İstanbul’daki en riskli bölgeler hangileri?
İstanbul’un altında bir fay hattı yok. Ancak Marmara Depremi’nde kırılan fay hattının uzantısı, Adalar ilçesinin güneyinden geçiyor. Yani İstanbul’da güneyden kuzeye gidildikçe deprem riski artıyor! Bununla birlikte İstanbul’da pek çok riskli bölge var. Kimi bölgeler bulundukları konum itibarı ile risk altındayken, kimi bölgeler yapı stoku nedeniyle risk altında! Uzmanlar özellikle Bahçelievler ve Fatih’in yapı stoku nedeniyle büyük risk taşıdığını, ciddi şekilde hasar görme ihtimali olan binaların yoğunluklu olarak bu iki bölgede bulunduğunu belirtiyorlar! Kartal, Maltepe ve Zeytinburnu gibi bölgeler ise hem yapı stoku hem de denizin yükselmesi ihtimaliyle risk altında! Elbette İstanbul’un genelinde hakim olan çarpık kentleşme de büyük depremin yıkıcı etkilerini artıracak faktörlerden biri.
Yapılan bazı çalışmalar, yaşanacak depremin büyüklüğünü şimdiden gözler önüne seriyor!
Örneğin 2002 yılında İBB ile Japon Uluslararası İşbirliği Ajansı (JICA) ortak çalışmasında İstanbul depreminde 73 ile 87 bin arasında can kaybı olacağı, 120 ile 135 bin kişinin ise ağır şekilde yaralanacağı öngörülüyordu! Depremin doğrudan etkileyeceği insan sayısı en az 1 milyon olarak ifade ediliyordu! AFAD tarafından hazırlanan bir başka senaryoya göre yalnızca kent merkezinde 26 ila 36 bin kişi yaşamını yitirecek! 50 bin kişi yaralanacak, yaklaşık 45 bin bina yıkılacak, 2 milyon 374 bin insan açıkta kalacak! Bunlara benzer başka çalışmalar ve farklı senaryolar da var. Hepsine göre de İstanbul’daki deprem, bütün ülke için son derece korkunç ve trajik bir şeye neden olacak! Peki, yakın gelecekte depremin olacağı, depremden milyonlarca insanın etkileneceği kesinken, hazırlıklar nasıl gidiyor? İstanbul, büyük deprem için hazır mı?
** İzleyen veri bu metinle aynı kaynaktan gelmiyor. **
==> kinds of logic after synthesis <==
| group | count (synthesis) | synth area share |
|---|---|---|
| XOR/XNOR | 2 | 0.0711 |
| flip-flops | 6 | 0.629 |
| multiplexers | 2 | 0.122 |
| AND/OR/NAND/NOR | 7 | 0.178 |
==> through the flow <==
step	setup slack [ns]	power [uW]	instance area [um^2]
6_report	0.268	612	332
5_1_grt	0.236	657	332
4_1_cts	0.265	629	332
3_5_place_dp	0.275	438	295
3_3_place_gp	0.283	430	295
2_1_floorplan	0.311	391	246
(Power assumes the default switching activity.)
===== config.mk =====
export PLATFORM = sky130hd
export DESIGN_NAME = fp_mac_sequencer
export DESIGN_NICKNAME = d
export VERILOG_FILES = /design/src/rtl/fp_mac_sequencer_pkg.sv /design/src/rtl/fp_mac_sequencer_watchdog.sv /design/src/rtl/fp_mac_sequencer.sv
export SDC_FILE = /design/constraint.sdc
export NUM_CORES = 1
export LEC_CHECK = 0
export BUFFER_PORTS_ARGS = -buffer_cell sky130_fd_sc_hd__buf_2
export CORE_MARGIN = 2
export CORE_UTILIZATION = 35
export DETAILED_ROUTE_END_ITERATION = 12
export PLACE_DENSITY = 0.61
export SLEW_MARGIN = 20
export SYNTH_ARGS = -nofsm -noshare
export SYNTH_HDL_FRONTEND = slang
export SYNTH_SLANG_ARGS = --single-unit

===== constraint.sdc =====
create_clock -name clk -period 2.3 [get_ports clk]
set_input_delay 0.345 -clock clk [delete_from_list [all_inputs] [get_ports clk]]
set_output_delay 0.345 -clock clk [all_outputs]
set_load 0.01 [all_outputs]

===== src/rtl/fp_mac_sequencer_pkg.sv =====
// fp_mac_sequencer_pkg: shared opcodes, core opcodes, FSM state encodings and
// small decode helpers for the fp32 MAC custom-instruction sequencer.
package fp_mac_sequencer_pkg;

  // CPU-side custom-instruction opcodes carried on n
  localparam logic [1:0] OP_CLR = 2'd0;
  localparam logic [1:0] OP_MAC = 2'd1;
  localparam logic [1:0] OP_ADD = 2'd2;
  localparam logic [1:0] OP_RD  = 2'd3;

  // Opcodes understood by the downstream FP add/sub/mul core
  localparam logic [1:0] CORE_ADD = 2'd0;
  localparam logic [1:0] CORE_MUL = 2'd2;

  // Width of the watchdog counter; TIMEOUT must fit in it
  localparam int WD_W = 5;

  // Sequencer states, kept as plain constants so older blocks can share them
  typedef logic [2:0] state_t;
  localparam state_t ST_IDLE     = 3'd0;
  localparam state_t ST_MUL_ISS  = 3'd1;
  localparam state_t ST_MUL_WAIT = 3'd2;
  localparam state_t ST_ADD_ISS  = 3'd3;
  localparam state_t ST_ADD_WAIT = 3'd4;
  localparam state_t ST_FIN      = 3'd5;

  // True in the single-cycle states that strobe core_start
  function automatic logic is_issue_state(input state_t s);
    return (s == ST_MUL_ISS) || (s == ST_ADD_ISS);
  endfunction

  // True while waiting on the core, where core_done is honoured
  function automatic logic is_wait_state(input state_t s);
    return (s == ST_MUL_WAIT) || (s == ST_ADD_WAIT);
  endfunction

endpackage


===== src/rtl/fp_mac_sequencer_watchdog.sv =====
// fp_mac_sequencer_watchdog: small up-counter that measures how long the
// sequencer has been waiting on the FP core and flags when the limit is hit.
module fp_mac_sequencer_watchdog
  import fp_mac_sequencer_pkg::*;
#(
  parameter int TIMEOUT = 31
) (
  input  logic            clk,
  input  logic            reset,
  input  logic            en,
  input  logic            clr,
  input  logic            inc,
  output logic [WD_W-1:0] count,
  output logic            timeout
);

  localparam logic [WD_W-1:0] LIMIT = WD_W'(TIMEOUT);

  logic [WD_W-1:0] cnt;

  // Count waiting cycles; clear on issue, freeze whenever the CPU clock enable is low
  always_ff @(posedge clk) begin
    if (reset) begin
      cnt <= '0;
    end else if (en) begin
      if (clr) begin
        cnt <= '0;
      end else if (inc) begin
        cnt <= cnt + 1'b1;
      end
    end
  end

  assign count   = cnt;
  assign timeout = (cnt == LIMIT);

endmodule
Özellikle 1999 yılından sonra beklenen büyük İstanbul depremi için bir dizi hazırlık başladı
2002 yılında JICA ile ortak bir çalışma yapıldı. 2003 yılında İBB, İTÜ, YTÜ, ODTÜ ve Boğaziçi Üniversitesi tarafından “İstanbul Deprem Master Planı” hazırlandı. 2016 yılında “Kentsel Dönüşüm Master Planı” hazırlandı. Bunların dışında özellikle inşaat yönetmeliklerinde önemli değişiklikler gerçekleştirildi. 2000’li yılların başından itibaren İstanbul Valiliği, kentin farklı noktalarına enkaz kaldırma ve ilk yardım malzemeleri içeren konteynerler yerleştirdi. Ayrıca İstanbul’un ana arterleri, tahliye yolları olarak sınıflandırıldı. Bazı parklar ve baş araziler toplanma alanı olarak belirlendi.
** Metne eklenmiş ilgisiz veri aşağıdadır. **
## src/rtl/park_occupancy_ctrl.sv

```systemverilog
// Parking-lot occupancy controller: debounced entry/exit sensor FSMs feeding a saturating free-slot counter.
// Define PARK_STATS_EN to add the total_in/total_out lifetime counters.
module park_occupancy_ctrl #(
  parameter int N_GATE   = 2,
  parameter int DIST_W   = 13,
  parameter int THRESH   = 60,
  parameter int DEB      = 3,
  parameter int CAPACITY = 10,
  parameter int TICK_MAX = 4_999_999
) (
  input  logic                     sys_clk,
  input  logic                     sys_rst,
  input  logic [N_GATE*DIST_W-1:0] dist_in,
  input  logic [N_GATE*DIST_W-1:0] dist_out,
  output logic                     tick_flag,
  output logic [N_GATE-1:0]        entry_evt,
  output logic [N_GATE-1:0]        exit_evt,
  output logic [N_GATE-1:0]        entry_deny,
  output logic [7:0]               free_slots,
  output logic                     full,
  output logic                     empty
`ifdef PARK_STATS_EN
  ,
  output logic [15:0]              total_in,
  output logic [15:0]              total_out
`endif
);

  localparam int                NCH    = 2 * N_GATE;
  localparam int                TW     = (TICK_MAX > 0) ? $clog2(TICK_MAX + 1) : 1;
  localparam logic [TW-1:0]     TICK_L = TW'(TICK_MAX);
  localparam logic [DIST_W-1:0] THR    = DIST_W'(THRESH);
  localparam logic [4:0]        DEB_L  = 5'(DEB);
  localparam logic [7:0]        CAP    = 8'(CAPACITY);

  typedef enum logic [1:0] {CLEAR, ARRIVING, PRESENT, LEAVING} chan_state_t;

  logic [TW-1:0]  tick_cnt;
  logic [NCH-1:0] near;
  chan_state_t    state [NCH];
  chan_state_t    state_nxt [NCH];
  logic [3:0]     deb_cnt [NCH];
  logic [3:0]     deb_cnt_nxt [NCH];
  logic [NCH-1:0] pass_nxt;
  logic [NCH-1:0] pass_p0;
  logic [7:0]     slots;

  function automatic logic [7:0] sat_inc(input logic [7:0] v);
    return (v >= CAP) ? CAP : v + 8'd1;
  endfunction

  function automatic logic [4:0] inc_cnt(input logic [3:0] v);
    return {1'b0, v} + 5'd1;
  endfunction

  // Stage 0: sample tick generation
  always_ff @(posedge sys_clk or posedge sys_rst) begin
    if (sys_rst) begin
      tick_cnt  <= '0;
      tick_flag <= 1'b0;
    end else begin
      tick_flag <= (tick_cnt == TICK_L);
      tick_cnt  <= (tick_cnt == TICK_L) ? '0 : tick_cnt + TW'(1);
    end
  end

  always_comb begin
    near = '0;
    for (int g = 0; g < N_GATE; g++) begin
      near[g]          = dist_in[g*DIST_W +: DIST_W] < THR;
      near[N_GATE + g] = dist_out[g*DIST_W +: DIST_W] < THR;
    end
  end

  // Stage 1: per-channel presence FSMs; a completed LEAVING->CLEAR becomes a pass
  always_ff @(posedge sys_clk or posedge sys_rst) begin
    if (sys_rst) begin
      for (int c = 0; c < NCH; c++) begin
        state[c]   <= CLEAR;
        deb_cnt[c] <= '0;
      end
      pass_p0 <= '0;
    end else begin
      for (int c = 0; c < NCH; c++) begin
        state[c]   <= state_nxt[c];
        deb_cnt[c] <= deb_cnt_nxt[c];
      end
      pass_p0 <= pass_nxt;
    end
  end

  always_comb begin
    pass_nxt = '0;
    for (int c = 0; c < NCH; c++) begin
      state_nxt[c]   = state[c];
      deb_cnt_nxt[c] = deb_cnt[c];
      if (tick_flag) begin
        // The sample that leaves a stable state counts as the first agreeing one.
        case (state[c])
          CLEAR: begin
            if (near[c]) begin
              state_nxt[c]   = ARRIVING;
              deb_cnt_nxt[c] = 4'd1;
            end
          end
          ARRIVING: begin
            if (!near[c])                         state_nxt[c]   = CLEAR;
            else if (inc_cnt(deb_cnt[c]) >= DEB_L) state_nxt[c]   = PRESENT;
            else                                  deb_cnt_nxt[c] = deb_cnt[c] + 4'd1;
          end
          PRESENT: begin
            if (!near[c]) begin
              state_nxt[c]   = LEAVING;
              deb_cnt_nxt[c] = 4'd1;
            end
          end
          LEAVING: begin
            if (near[c]) begin
              state_nxt[c] = PRESENT;
            end else if (inc_cnt(deb_cnt[c]) >= DEB_L) begin
              state_nxt[c] = CLEAR;
              pass_nxt[c]  = 1'b1;
            end else begin
              deb_cnt_nxt[c] = deb_cnt[c] + 4'd1;
            end
          end
          default: state_nxt[c] = CLEAR;
        endcase
      end
    end
  end

  // Stage 2: resolve passes against the slot count (exits first, then entries by index)
  always_comb begin
    slots      = free_slots;
    exit_evt   = '0;
    entry_evt  = '0;
    entry_deny = '0;
    for (int g = 0; g < N_GATE; g++) begin
      if (pass_p0[N_GATE + g]) begin
        exit_evt[g] = 1'b1;
        slots       = sat_inc(slots);
      end
    end
    for (int g = 0; g < N_GATE; g++) begin
      if (pass_p0[g]) begin
        if (slots != 8'd0) begin
          entry_evt[g] = 1'b1;
          slots        = slots - 8'd1;
        end else begin
          entry_deny[g] = 1'b1;
        end
      end
    end
  end

  always_ff @(posedge sys_clk or posedge sys_rst) begin
    if (sys_rst) free_slots <= CAP;
    else         free_slots <= slots;
  end

  assign full  = (free_slots == 8'd0);
  assign empty = (free_slots == CAP);

`ifdef PARK_STATS_EN
  always_ff @(posedge sys_clk or posedge sys_rst) begin
    if (sys_rst) begin
      total_in  <= '0;
      total_out <= '0;
    end else begin
      total_in  <= total_in + 16'($countones(entry_evt));
      total_out <= total_out + 16'($countones(exit_evt));
    end
  end
`endif

endmodule

```

## config.mk

```make
export PLATFORM = sky130hd
export DESIGN_NAME = park_occupancy_ctrl
export DESIGN_NICKNAME = d
export VERILOG_FILES = /design/src/rtl/park_occupancy_ctrl.sv
export SDC_FILE = /design/constraint.sdc
export NUM_CORES = 1
export LEC_CHECK = 0
export BUFFER_PORTS_ARGS = -buffer_cell sky130_fd_sc_hd__buf_2
export CAP_MARGIN = 20
export CORE_MARGIN = 2
export CORE_UTILIZATION = 27
export CTS_CLUSTER_DIAMETER = 200
export DETAILED_ROUTE_END_ITERATION = 7
export PLACE_DENSITY_LB_ADDON = 0.05
export SLEW_MARGIN = 20
export SYNTH_ARGS = -nofsm -noshare
export SYNTH_HDL_FRONTEND = slang
export SYNTH_SLANG_ARGS = --single-unit
```

## constraint.sdc

```tcl
create_clock -name sys_clk -period 5.4 [get_ports sys_clk]
set_input_delay 0.54 -clock sys_clk [delete_from_list [all_inputs] [get_ports sys_clk]]
set_output_delay 0.54 -clock sys_clk [all_outputs]
set_load 0.005 [all_outputs]
```

=== After elaboration in Yosys (flattened, before gate mapping) ===
Cells that the tools add are included.
W data, S select, Z words.

* Memories kept: 0
* Memory bits (read-only): 0
* Memory bits (writable): 0
* Bits of input ports: 54
* Latch bits: 0
* Bits in registers: 60

* Shifts and indexed selects: 0
* Reductions and logical operators: 15
* $lt $le $gt $ge: 10
* Multipliers: 0
* Add/sub/neg operators: 13
* Div/mod/pow operators: 0
* Bitwise operators: 0
* Equality and inequality tests: 38
* Muxes and demuxes: 87

{| class="wikitable"
|+ Operator list
! cell !! number
|-
| $mux W4 || 20
|-
| $mux W8 || 8
|-
| $pmux W4 S4 || 4
|-
| $lt A13 B6 Y1 const B || 4
|-
| $mux W2 || 24
|-
| $reduce_and A5 Y1 || 8
|-
| $ne A2 B2 Y1 const B || 16
|-
| $pmux W2 S4 || 4
|-
| $mux W1 || 26
|-
| $ne A3 B3 Y1 const B || 8
|-
| $add A23 B1 Y23 const B || 1
|-
| $eq A23 B23 Y1 const B || 1
|-
| $mux W23 || 1
|-
| $add A4 B1 Y5 const B || 4
|-
| $ge A5 B2 Y1 const B || 4
|-
| $add A4 B1 Y4 const B || 4
|-
| $add A8 B1 Y8 const B || 2
|-
| $eq A2 B2 Y1 const B || 8
|-
| $ge A8 B4 Y1 const B || 2
|-
| $reduce_bool A8 Y1 || 2
|-
| $sub A8 B1 Y8 const B || 2
|-
| $eq A2 B1 Y1 const B || 4
|-
| $eq A8 B4 Y1 const B || 1
|-
| $logic_not A2 Y1 || 4
|-
| $logic_not A8 Y1 || 1
|}

=== Logic depth before layout (Yosys ltp) ===
* Word-level depth: 12
* Depth in mapped cells: 19
* Mapped depth without buffers: 18

=== Least setup slack after synthesis ===
Ideal clock, no wire load.

* Path kind: register to output
* From: reg free_slots[1]
* To: out entry_evt[1]
* Data arrival time: 3962 ps
* Slack: 898 ps
* Path buffers: 1
* Cell stages (with the launch flop): 19
* Data required time: 4860 ps
* Cell sequence: dfstp_2 > clkbuf_1 > inv_1 > ha_1 > nand2b_1 > o32a_4 > ha_1 > nor2_1 > o21ai_0 > o22ai_1 > ha_1 > nand4_1 > a21oi_2 > a21oi_2 > xnor2_1 > ha_1 > nand4b_4 > o21ai_4 > inv_1

* Cells in the longest elaborated chain, start to end: 12
* Elaborated cells between the ends (all ways): 15
* Classes of those cells: 3 x add/sub; 2 x order compare; 8 x mux; 2 x reduce/logical

{| class="wikitable"
|+ RTL lines
! element !! line !! RTL
|-
| start: declaration || 19 || <nowiki>output logic [7:0] free_slots,</nowiki>
|-
| start signal: assignment || 159 || <nowiki>else free_slots <= slots;</nowiki>
|-
| $add A8 B1 Y8 / $ge A8 B4 Y1 (equally long branches) || 49 || <nowiki>return (v >= CAP) ? CAP : v + 8'd1;</nowiki>
|-
| $mux W8 || 49 ||
|-
| $mux W8 (*) || 140 || <nowiki>if (pass_p0[N_GATE + g]) begin</nowiki>
|-
| $add A8 B1 Y8 / $ge A8 B4 Y1 (equally long branches) || 49 ||
|-
| $mux W8 || 49 ||
|-
| $mux W8 (*) || 140 ||
|-
| $sub A8 B1 Y8 / $reduce_bool A8 Y1 (equally long branches) || 149, 147 ||
|-
| $mux W8 || 147 || <nowiki>if (slots != 8'd0) begin</nowiki>
|-
| $mux W8 (*) || 146 || <nowiki>if (pass_p0[g]) begin</nowiki>
|-
| $reduce_bool A8 Y1 (*) || 147 ||
|-
| $mux W1 (*) || 147 ||
|-
| $mux W1 (*) || 146 ||
|-
| end: declaration || 16 || <nowiki>output logic [N_GATE-1:0] entry_evt,</nowiki>
|}

Every way passes the cells marked *; elsewhere a longest branch is shown, timed or not.

=== Worst setup path in the final report ===
Same ends and word-level chain as after synthesis.

==> metrics.csv <==
metric,value,unit
design_area,4790,µm²
via_per_inst,4.92,
postSynthCellCount,430,
cp_common_cell,ha_1,
final.period_utilization,94.8,%
syn_nets,502,
die_w,125,µm
worstPathArrival,4.58,ns
die_h,125,µm
antenna_found_initial,0,
clk-insertion-delay-late,0.32,ns
ant_nets,0,
place.detailed.hpwl,7390,µm
max_freq,0.195,GHz
setup_violations,0,
dr.pass1.iters,4,
hold_viol,0,
final-max-slew-violation-count,0,
setup_tns,0,ns
yosysTopAreaCell,dfrtp_1,
synth_area_leaders,"dfrtp_1 37%, ha_1 5.7%, xnor2_1 4.6%, nand2_1 3.9%, nor2_1 3.9%",
whs,0.429,ns
clock-root-buffer,clkbuf_16,
finalPower,1050,µW
drt_iter0_markers,229,
grt-ovfl-total,0,
post-route-min-period,5.12,ns
yosysMostFrequentCell,dfrtp_1,
cp-end-kind,output pin,
worst-path-max-fanout,13,
initial_core_util,27.4,%
wl,9790,µm
cts_max_level,3,
synthTopCellsByCount,"58 x dfrtp_1, 41 x nand2_1, 41 x nor2_1",
n_antenna_cell,0,
routedWlPerCell,14.4,µm
ir_worst_vdd,0.155,mV
yosysSeqAreaShare,37.9,%
fin_util,33.1,%
numCtsBuffers,9,
design.core.area,14500,µm²
place_area,4470,µm²
critPathLaunchType,flip-flop,
fp-row-count,44,
cts.path.max_buffers,2,
portBuffers,62,
slew_headroom,44.8,%
ctsHoldBuffers,0,
critPathMaxStageDelay,0.67,ns
hold_class,in -> async,
total_leakage_power,0.00222,µW
rsz0062_at_grt,no,
place_congestion,0.792,
synth_flop_cell,dfrtp_1,
routed-via-count,3357,
cts_tree,done,
power_density,220,nW/µm²
worstSetupPathType,reg -> out,
grt_pass1_wl,16400,µm
drive_gt1_share,23.3,%
fin_skew,0.00647,ns
die-area,15700,µm²
cts_setup_buffers,0,
cts.clk_slew.worst_paths,0.05,ns
worstPathRequired,4.86,ns
grt_start_max_net_pins,61,
drv_cap,0,
synthDistinctLibCells,73,
ys_async_sr_fraction,100,%
grt_use_total,12.8,%
filler_cell_count,1537,
syn_to_final_growth,20.6,%
first_global_vias,3286,
avgSynthCellArea,9.24,µm²
synth_top_area_share,36.5,%
status,finished clean,
ys_seq_elements,60,
finalNetCount,566,
worst_slew_pin_slew,0.825,ns
yosys_warnings,0,
path_cells,inv_1 > ha_1 > nand2b_1 > o32a_4 > ha_1 > nor2_1 > o2111ai_1 > o21ai_1 > inv_1 > ha_1 > nand4_1 > a21oi_2 > a21oi_2 > mux2_2 > ha_1 > nand4b_4 > o21ai_4 > inv_1 > buf_2,
drcViolationCount,0,
numClockSinks,60,
synth_edf_count,0,
top_level_ports,71,
slowest_stage,dfstp_2,
synth.cell_area,3970,µm²
## stage by stage
stage	cells	worst slack, ns
after floorplan	430	0.898
after global placement	667	0.603
after detailed placement	667	0.518
after CTS	682	0.141
after global routing	682	0.0123
final	682	0.279
## power by group
group,internal (µW),switching (µW)
clock network,392,183
logic,13.0,13.9
registers,451,0
total,855,197
## flip-flops by register name, summed over array words and instances (netlist names), named ones only
register / flops
deb_cnt: 16
free_slots: 8
pass_p0: 4
state: 4
tick_cnt: 23
tick_flag: 1
## area by class of cell
cell class	count	area (µm²)	share of cell area [%]
clock buffer	14	274	5.72
clock inverter	1	30.0	0.627
inverter	18	67.6	1.41
multi-input combinational	340	2350	49.1
sequential	60	1500	31.4
tap	184	230	4.81
timing repair buffer	65	333	6.95
## cells in the final DEF (no fill, tap or decap), drive strengths merged, types with 5 or more instances in the layout
| cell type | synthesis | routed |
|---|---|---|
| nor3 | 15 | 15 |
| a31oi | 5 | 5 |
| nand2 | 42 | 42 |
| nor2 | 41 | 41 |
| o21ai | 18 | 18 |
| ha | 18 | 18 |
| or2 | 5 | 5 |
| o31ai | 6 | 6 |
| xnor2 | 23 | 23 |
| dfrtp | 58 | 58 |
| and4 | 6 | 6 |
| and3 | 8 | 8 |
| xor2 | 11 | 11 |
| and2 | 14 | 14 |
| nand4 | 14 | 14 |
| clkbuf | 6 | 14 |
| a21o | 6 | 6 |
| buf | 6 | 65 |
| nand3 | 25 | 25 |
| inv | 18 | 18 |
| a21oi | 18 | 18 |
## worst paths after layout
kind                               startpoint             to  slack [ns]  cells after the start
worst max-delay path            free_slots[1]   entry_evt[1]        0.28                     19
worst min-delay path                  sys_rst      async pin        0.43                      3
worst max register to register  free_slots[1]  free_slots[0]        0.91                     18
worst min register to register    deb_cnt[11]    deb_cnt[11]        0.49                      1
max in group asynchronous             sys_rst   tick_cnt[10]        4.46                      3
min in group sys_clk              deb_cnt[11]    deb_cnt[11]        0.49                      1
## repair_timing
item,in CTS,in global routing
setup endpoints to repair,0,2
gates resized for setup,0,3
endpoints found under the hold margin,0,0
## cell families (layout without fill, tap and decap cells)
family / after synthesis / in the layout / share of synthesized area (%)
simple gates: 193 / 193 / 25.8
compound gates: 89 / 89 / 17.4
flops: 60 / 60 / 37.9
xor+xnor: 34 / 34 / 8.16
buf+inv: 30 / 98 / 3.43
fa+ha+maj: 18 / 18 / 5.67
mux: 6 / 6 / 1.67
## critical path, delay by kind of cell (launching register included)
family / cells / cell delay, ns
muxes: 1 / 0.40
adders and majority gates: 4 / 1.00
DFF: 1 / 0.67
AOI/OAI and AO/OA: 6 / 1.23
buffers and inverters: 4 / 0.36
and+or+nand+nor: 4 / 0.59
## routing by layer
layer	vias up	part of all wire [%]	GRT usage, %	routed length, µm
met3	14	2.5	1.93	245
met4	0	2.1	5.36	206
met5	-	0	0	0
met1	1611	48	17.0	4700
li1	1691	-	-	-
met2	41	47	21.0	4640
Power figures use the tool's default switching activity.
Toplanma alanları, deprem anı ve sonrası için oldukça önemli!
Çünkü bu noktalara yerleştirilen ilk yardım ve kurtarma malzemeleri binlerce yaşamı kurtarabilir. Ayrıca, yine binlerce insanın depremden güvenli bir şekilde kurtulmasını sağlayabilir. Marmara Depremi’nden sonra hazırlanan “Afet Acil Eylem Planı’nda” İstanbul’da 470 toplanma alanı belirlendi. Bu sayı 2015 yılında 1332’ye yükseldi. 2018 yılında ise 2850’ye. Ancak bazı uzmanlar, İstanbul’da uluslararası kriterlere sahip toplanma alanı sayısının yetersiz olduğunu düşünüyor! Çünkü bu uzmanlara göre, büyük çaplı toplanma alanların pek çoğu imara açıldı. Yerlerine AVM veya konutlar inşa edildi. Kalan toplanma alanları ise, binlerce kişiyi aynı anda barındıracak kadar geniş değil. Bu ise deprem sonrası için oldukça büyük bir problem.
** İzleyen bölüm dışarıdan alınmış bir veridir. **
===== config.mk =====
export PLATFORM = sky130hd
export DESIGN_NAME = tmp_queue
export DESIGN_NICKNAME = d
export VERILOG_FILES = /design/src/rtl/tmp_pkg.sv /design/src/rtl/tmp_mem.sv /design/src/rtl/tmp_queue.sv
export SDC_FILE = /design/constraint.sdc
export NUM_CORES = 1
export LEC_CHECK = 0
export ABC_AREA = 1
export BUFFER_PORTS_ARGS = -buffer_cell sky130_fd_sc_hd__clkbuf_2
export CELL_PAD_IN_SITES_DETAIL_PLACEMENT = 0
export CELL_PAD_IN_SITES_GLOBAL_PLACEMENT = 2
export CORE_ASPECT_RATIO = 0.9
export CORE_UTILIZATION = 31
export CTS_BUF_LIST = sky130_fd_sc_hd__clkbuf_16
export CTS_CLUSTER_SIZE = 16
export DETAILED_ROUTE_END_ITERATION = 10
export GPL_TIMING_DRIVEN = 0
export PLACE_DENSITY = 0.81
export RECOVER_POWER = 100
export SLEW_MARGIN = 40
export SYNTH_ARGS = -nofsm -noshare
export SYNTH_HDL_FRONTEND = slang
export SYNTH_HIERARCHICAL = 1
export SYNTH_SLANG_ARGS = --single-unit
export TNS_END_PERCENT = 1

===== constraint.sdc =====
create_clock -name clk -period 1.7 [get_ports clk]
set_input_delay 0.085 -clock clk [delete_from_list [all_inputs] [get_ports clk]]
set_output_delay 0.085 -clock clk [all_outputs]
set_load 0.01 [all_outputs]

===== src/rtl/tmp_pkg.sv =====
// Shared constants and helpers for the TMP staging queue.
// Default geometry and the ceiling-log2 used to size pointers and the occupancy count.
package tmp_pkg;

    localparam int DEF_WIDTH = 8;
    localparam int DEF_DEPTH = 4;

    // Ceiling log2, never below 1 so that a single-entry queue still gets a 1-bit pointer.
    function automatic int clog2(input int value);
        int r;
        r = 0;
        while ((1 << r) < value) r++;
        return (r < 1) ? 1 : r;
    endfunction

endpackage


===== src/rtl/tmp_mem.sv =====
// Entry storage for the TMP queue: one synchronous write port, one asynchronous read port.
module tmp_mem
    import tmp_pkg::*;
#(
    parameter int WIDTH = DEF_WIDTH,
    parameter int DEPTH = DEF_DEPTH,
    parameter int AW    = clog2(DEPTH)
) (
    input  logic             clk,
    input  logic             i_we,
    input  logic [AW-1:0]    i_waddr,
    input  logic [WIDTH-1:0] i_wdata,
    input  logic [AW-1:0]    i_raddr,
    output logic [WIDTH-1:0] o_rdata
);

    logic [WIDTH-1:0] r_mem [DEPTH];

    // NOTE: storage has no reset; validity is tracked by the queue's count, so clearing it would only cost logic.
    always_ff @(posedge clk) begin
        if (i_we) r_mem[i_waddr] <= i_wdata;
    end

    assign o_rdata = r_mem[i_raddr];

endmodule


===== src/rtl/tmp_queue.sv =====
// Circular staging queue of TMP values with sticky overflow/underflow flags and a bus1 override.
// Head/tail pointers, occupancy count and error flags live here; storage lives in tmp_mem.
module tmp_queue
    import tmp_pkg::*;
#(
    parameter  int WIDTH = DEF_WIDTH,
    parameter  int DEPTH = DEF_DEPTH,
    localparam int CW    = clog2(DEPTH + 1)
) (
    input  logic             clk,
    input  logic             reset,
    input  logic             s,
    input  logic             e,
    input  logic             bus1,
    input  logic [WIDTH-1:0] t_in,
    output logic [WIDTH-1:0] t_out,
    output logic [CW-1:0]    count,
    output logic             full,
    output logic             empty,
    output logic             ovf,
    output logic             udf
);

    localparam int            PW       = clog2(DEPTH);
    localparam logic [PW-1:0] LAST_PTR = PW'(DEPTH - 1);

    logic [PW-1:0]    r_head;
    logic [PW-1:0]    r_tail;
    logic [CW-1:0]    r_count;
    logic             r_ovf;
    logic             r_udf;

    logic             w_full;
    logic             w_empty;
    logic             w_do_push;
    logic             w_do_pop;
    logic [WIDTH-1:0] w_rd_data;
    logic [WIDTH-1:0] w_t_out;

    assign w_full  = (r_count == CW'(DEPTH));
    assign w_empty = (r_count == '0);

    // A pop frees the slot the push needs, so a full queue still accepts s when e is also set.
    assign w_do_pop  = e && !w_empty;
    assign w_do_push = s && (!w_full || w_do_pop);

    tmp_mem #(
        .WIDTH (WIDTH),
        .DEPTH (DEPTH),
        .AW    (PW)
    ) u_mem (
        .clk     (clk),
        .i_we    (w_do_push && !reset),
        .i_waddr (r_tail),
        .i_wdata (t_in),
        .i_raddr (r_head),
        .o_rdata (w_rd_data)
    );

    // NOTE: sequential state uses non-blocking assignments so every register samples pre-edge values.
    always_ff @(posedge clk) begin
        if (reset) begin
            r_head  <= '0;
            r_tail  <= '0;
            r_count <= '0;
            r_ovf   <= 1'b0;
            r_udf   <= 1'b0;
        end else begin
            if (w_do_push) r_tail <= (r_tail == LAST_PTR) ? '0 : r_tail + PW'(1);
            if (w_do_pop)  r_head <= (r_head == LAST_PTR) ? '0 : r_head + PW'(1);

            case ({w_do_push, w_do_pop})
                2'b10:   r_count <= r_count + CW'(1);
                2'b01:   r_count <= r_count - CW'(1);
                default: ;
            endcase

            if (s && !e && w_full) r_ovf <= 1'b1;
            if (e && w_empty)      r_udf <= 1'b1;
        end
    end

    // NOTE: the default assignment first keeps this block purely combinational (no latch).
    always_comb begin
        w_t_out = '0;
        if (bus1)          w_t_out = WIDTH'(1);
        else if (!w_empty) w_t_out = w_rd_data;
    end

    assign t_out = w_t_out;
    assign count = r_count;
    assign full  = w_full;
    assign empty = w_empty;
    assign ovf   = r_ovf;
    assign udf   = r_udf;

endmodule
Deprem hazırlıkları için önemli bir diğer husus ise kentin farklı noktalarına ve toplanma alanlarına yerleştirilen konteynerler. 2002 yılında İstanbul’da 2000 konteyner olduğu açıklanmıştı. 2012 yılında yapılan değişiklikle, konteynerlerin sorumluluğu ilçe belediyelerine devredilmişti. Ancak şu an bu konteynerlerden ne kadarının aktif olduğu bilinmiyor. Ayrıca pek çok konteynerin hırsızlık ve yağmalama gibi olaylar nedeniyle kaldırıldığı ifade ediliyor.